Solving the Heilbronn Triangle Problem using Global Optimization Methods
Amirhossein Monji, Amirali Modir, Burak Kocuk
TL;DR
This work casts the Heilbronn triangle problem as a global-optimization challenge in the unit square and develops three formulations (two MIQCP and one QCP) to obtain certified optima using standard solvers. It introduces bound-tightening, symmetry-breaking, boundary-point constraints, and local packing strategies to dramatically prune the search space. The authors certify $H_9^*=0.0548767$ for nine points and report substantial improvements over the prior 31-day computation by Chen et al., while also obtaining strong lower bounds for $n=10$ under plausible structural assumptions. Collectively, the results demonstrate a viable, solver-based path to tight certificates for Heilbronn numbers and highlight directions for extending certification to larger instances. The work also provides a comprehensive framework for comparing formulations, solvers, and instance-specific enhancements in nonlinear combinatorial geometry problems.
Abstract
We study the Heilbronn triangle problem, which involves placing n points in the unit square such that the minimum area of any triangle formed by these points is maximized.
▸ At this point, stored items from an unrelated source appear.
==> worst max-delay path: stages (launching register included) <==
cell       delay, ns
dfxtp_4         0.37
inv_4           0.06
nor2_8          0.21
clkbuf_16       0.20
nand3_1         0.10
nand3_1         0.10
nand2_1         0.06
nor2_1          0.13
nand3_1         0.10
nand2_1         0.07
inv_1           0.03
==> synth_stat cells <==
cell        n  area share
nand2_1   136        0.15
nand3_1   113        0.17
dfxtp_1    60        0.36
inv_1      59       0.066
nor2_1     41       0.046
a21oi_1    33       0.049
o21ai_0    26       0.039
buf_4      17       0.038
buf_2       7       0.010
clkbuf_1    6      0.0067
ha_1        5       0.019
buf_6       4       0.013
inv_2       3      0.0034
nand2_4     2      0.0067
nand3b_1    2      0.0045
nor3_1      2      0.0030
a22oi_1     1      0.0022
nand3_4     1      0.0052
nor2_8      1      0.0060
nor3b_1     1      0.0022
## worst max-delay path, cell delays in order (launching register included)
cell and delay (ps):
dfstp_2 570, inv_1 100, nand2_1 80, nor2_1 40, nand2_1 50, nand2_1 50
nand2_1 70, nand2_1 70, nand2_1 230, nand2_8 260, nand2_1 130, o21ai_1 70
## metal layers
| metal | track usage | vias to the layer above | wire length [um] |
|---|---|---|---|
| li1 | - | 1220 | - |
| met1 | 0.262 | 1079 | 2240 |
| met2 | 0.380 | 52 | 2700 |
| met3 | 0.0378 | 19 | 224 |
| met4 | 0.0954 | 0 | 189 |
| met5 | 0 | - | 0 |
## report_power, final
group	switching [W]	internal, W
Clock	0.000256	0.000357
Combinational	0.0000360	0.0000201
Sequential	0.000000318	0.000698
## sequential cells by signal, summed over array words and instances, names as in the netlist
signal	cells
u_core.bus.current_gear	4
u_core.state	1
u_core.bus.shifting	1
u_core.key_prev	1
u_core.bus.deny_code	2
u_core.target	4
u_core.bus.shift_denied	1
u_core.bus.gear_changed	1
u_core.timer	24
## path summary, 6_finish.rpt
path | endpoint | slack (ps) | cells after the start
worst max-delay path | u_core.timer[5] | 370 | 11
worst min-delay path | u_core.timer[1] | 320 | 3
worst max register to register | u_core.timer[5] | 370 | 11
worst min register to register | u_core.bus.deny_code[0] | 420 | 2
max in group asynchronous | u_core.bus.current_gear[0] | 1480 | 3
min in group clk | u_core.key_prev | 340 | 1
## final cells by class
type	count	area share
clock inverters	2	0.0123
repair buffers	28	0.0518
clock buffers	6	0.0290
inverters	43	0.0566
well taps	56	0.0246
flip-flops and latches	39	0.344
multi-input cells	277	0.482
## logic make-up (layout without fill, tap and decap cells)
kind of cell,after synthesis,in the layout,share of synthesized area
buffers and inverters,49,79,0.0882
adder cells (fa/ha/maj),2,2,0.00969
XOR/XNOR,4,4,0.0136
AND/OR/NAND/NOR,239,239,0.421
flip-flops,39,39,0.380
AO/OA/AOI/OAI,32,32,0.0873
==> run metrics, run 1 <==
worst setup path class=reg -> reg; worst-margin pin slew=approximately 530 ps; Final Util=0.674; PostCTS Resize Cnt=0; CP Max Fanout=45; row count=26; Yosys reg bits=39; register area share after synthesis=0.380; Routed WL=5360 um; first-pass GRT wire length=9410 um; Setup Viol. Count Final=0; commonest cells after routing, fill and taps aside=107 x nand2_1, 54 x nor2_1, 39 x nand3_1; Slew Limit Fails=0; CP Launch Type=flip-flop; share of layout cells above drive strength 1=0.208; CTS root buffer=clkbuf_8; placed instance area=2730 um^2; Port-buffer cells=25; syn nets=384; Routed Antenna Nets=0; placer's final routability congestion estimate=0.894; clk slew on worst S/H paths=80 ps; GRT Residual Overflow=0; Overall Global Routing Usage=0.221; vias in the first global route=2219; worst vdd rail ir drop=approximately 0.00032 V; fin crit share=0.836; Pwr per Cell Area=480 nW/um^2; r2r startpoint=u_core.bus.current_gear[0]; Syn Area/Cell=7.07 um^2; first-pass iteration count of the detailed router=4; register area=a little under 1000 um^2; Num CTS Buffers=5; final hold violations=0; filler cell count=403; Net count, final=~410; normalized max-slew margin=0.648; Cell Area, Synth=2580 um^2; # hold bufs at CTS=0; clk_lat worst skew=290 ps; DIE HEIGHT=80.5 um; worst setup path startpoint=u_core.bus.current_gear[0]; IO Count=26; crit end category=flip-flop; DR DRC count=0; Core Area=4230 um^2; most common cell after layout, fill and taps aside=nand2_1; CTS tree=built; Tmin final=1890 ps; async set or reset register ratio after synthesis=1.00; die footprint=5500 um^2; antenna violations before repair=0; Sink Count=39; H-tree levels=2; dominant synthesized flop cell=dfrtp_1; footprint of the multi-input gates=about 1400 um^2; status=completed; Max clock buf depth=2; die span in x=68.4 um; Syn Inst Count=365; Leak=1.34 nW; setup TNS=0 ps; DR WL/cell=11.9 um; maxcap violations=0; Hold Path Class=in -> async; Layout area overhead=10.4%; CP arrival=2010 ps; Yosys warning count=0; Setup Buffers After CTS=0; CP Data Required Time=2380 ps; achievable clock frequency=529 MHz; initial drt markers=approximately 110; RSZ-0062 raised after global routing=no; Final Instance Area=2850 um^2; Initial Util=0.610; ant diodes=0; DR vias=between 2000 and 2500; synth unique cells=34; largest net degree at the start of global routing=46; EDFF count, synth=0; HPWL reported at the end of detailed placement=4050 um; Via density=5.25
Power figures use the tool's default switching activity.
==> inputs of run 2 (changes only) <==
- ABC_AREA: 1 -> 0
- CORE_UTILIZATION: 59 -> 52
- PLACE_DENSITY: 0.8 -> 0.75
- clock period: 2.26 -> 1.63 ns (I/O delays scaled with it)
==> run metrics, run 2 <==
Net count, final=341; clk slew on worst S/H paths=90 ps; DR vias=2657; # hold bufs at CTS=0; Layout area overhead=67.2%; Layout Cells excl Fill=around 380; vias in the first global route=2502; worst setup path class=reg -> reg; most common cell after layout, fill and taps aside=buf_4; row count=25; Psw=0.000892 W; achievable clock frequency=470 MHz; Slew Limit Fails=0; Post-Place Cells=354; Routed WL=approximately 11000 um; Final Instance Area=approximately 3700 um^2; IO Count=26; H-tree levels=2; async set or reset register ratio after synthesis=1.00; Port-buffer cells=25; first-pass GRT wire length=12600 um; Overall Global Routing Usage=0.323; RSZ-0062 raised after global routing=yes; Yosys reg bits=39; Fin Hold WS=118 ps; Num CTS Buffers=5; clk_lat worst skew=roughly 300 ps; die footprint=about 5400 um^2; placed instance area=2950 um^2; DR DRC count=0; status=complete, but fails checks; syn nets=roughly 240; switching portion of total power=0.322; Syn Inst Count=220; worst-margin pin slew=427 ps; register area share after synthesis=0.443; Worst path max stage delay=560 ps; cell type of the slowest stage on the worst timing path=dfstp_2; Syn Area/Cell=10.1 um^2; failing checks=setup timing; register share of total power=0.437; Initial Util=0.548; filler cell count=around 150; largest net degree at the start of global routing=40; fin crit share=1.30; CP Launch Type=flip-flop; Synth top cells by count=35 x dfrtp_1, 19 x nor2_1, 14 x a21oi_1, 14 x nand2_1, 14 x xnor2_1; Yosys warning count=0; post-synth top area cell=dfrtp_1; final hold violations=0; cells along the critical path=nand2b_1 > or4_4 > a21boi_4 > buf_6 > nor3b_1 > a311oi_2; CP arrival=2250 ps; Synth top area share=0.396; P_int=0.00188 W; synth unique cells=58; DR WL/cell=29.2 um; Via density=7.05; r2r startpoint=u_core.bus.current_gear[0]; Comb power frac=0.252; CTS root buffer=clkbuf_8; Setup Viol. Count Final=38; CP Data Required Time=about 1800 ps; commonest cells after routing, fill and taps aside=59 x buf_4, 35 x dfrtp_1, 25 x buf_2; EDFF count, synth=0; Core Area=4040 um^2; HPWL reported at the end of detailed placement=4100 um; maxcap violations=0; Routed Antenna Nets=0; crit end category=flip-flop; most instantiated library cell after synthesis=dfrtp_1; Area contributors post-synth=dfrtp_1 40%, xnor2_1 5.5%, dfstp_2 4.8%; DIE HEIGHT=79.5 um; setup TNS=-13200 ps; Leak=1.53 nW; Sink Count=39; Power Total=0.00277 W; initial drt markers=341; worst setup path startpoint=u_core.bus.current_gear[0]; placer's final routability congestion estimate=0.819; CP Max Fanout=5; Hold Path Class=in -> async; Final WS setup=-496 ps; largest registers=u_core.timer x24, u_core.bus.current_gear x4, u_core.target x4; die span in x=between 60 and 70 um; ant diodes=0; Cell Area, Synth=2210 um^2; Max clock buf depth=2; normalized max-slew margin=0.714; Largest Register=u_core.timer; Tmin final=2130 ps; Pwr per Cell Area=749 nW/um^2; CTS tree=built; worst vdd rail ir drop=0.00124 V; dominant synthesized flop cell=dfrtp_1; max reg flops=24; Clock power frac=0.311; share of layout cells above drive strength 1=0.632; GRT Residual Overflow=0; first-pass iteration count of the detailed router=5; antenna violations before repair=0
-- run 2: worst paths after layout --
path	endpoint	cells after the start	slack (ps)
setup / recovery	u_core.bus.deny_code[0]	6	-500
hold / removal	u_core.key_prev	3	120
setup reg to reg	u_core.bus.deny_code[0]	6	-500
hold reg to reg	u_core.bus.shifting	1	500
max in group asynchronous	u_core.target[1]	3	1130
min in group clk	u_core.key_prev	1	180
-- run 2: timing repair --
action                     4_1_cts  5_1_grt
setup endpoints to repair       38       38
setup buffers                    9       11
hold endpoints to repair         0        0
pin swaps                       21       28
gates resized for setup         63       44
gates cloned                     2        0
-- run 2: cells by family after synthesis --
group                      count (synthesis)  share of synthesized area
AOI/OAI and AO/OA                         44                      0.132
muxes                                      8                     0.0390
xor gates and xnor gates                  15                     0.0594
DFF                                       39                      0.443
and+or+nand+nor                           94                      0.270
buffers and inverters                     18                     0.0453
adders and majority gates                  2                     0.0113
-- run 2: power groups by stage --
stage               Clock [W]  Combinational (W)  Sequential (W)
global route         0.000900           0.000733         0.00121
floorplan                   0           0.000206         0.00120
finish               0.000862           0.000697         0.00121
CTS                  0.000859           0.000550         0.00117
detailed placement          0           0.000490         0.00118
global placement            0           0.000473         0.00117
==> src/rtl/ddio_in.sv <==
// DDR input capture register for the ADC LVDS data lanes.
// No synchroniser on datain: it is source-synchronous and extra stages would break DDR alignment.
module ddio_in
    import ddio_in_pkg::*;
#(
    parameter int WIDTH = DDIO_IN_DEFAULT_WIDTH
) (
    input  logic             inclock,
    input  logic             aclr,
    input  logic [WIDTH-1:0] datain,
    output logic [WIDTH-1:0] dataout_h,
    output logic [WIDTH-1:0] dataout_l
);

    for (genvar g = 0; g < WIDTH; g++) begin : g_lane
        ddio_in_bit u_bit (
            .i_inclock   (inclock),
            .i_aclr      (aclr),
            .i_datain    (datain[g]),
            .o_dataout_h (dataout_h[g]),
            .o_dataout_l (dataout_l[g])
        );
    end

endmodule : ddio_in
A straightforward maximin formulation of this problem is highly non-linear and non-convex due to the existence of bilinear terms and absolute value equations. We propose two mixed-integer quadratically constrained programming (MIQCP) and one QCP formulation, which can be readily solved by any global optimization solver. We develop several formulation enhancements in the form of bound tightening and symmetry breaking inequalities that are prevalent in the global optimization literature in addition to other enhancements that exploit the problem structure. With the help of these enhancements, our models reproduce proven optimal values for instances up to n = 8 points with certified optimality in the order of seconds. In the case of n = 9 points, for which no analytical proof is known, we establish a certified optimal value by a computational effort of one day. This is a significant improvement over the previous benchmark established in 31 days of computations by Chen et al. (2017).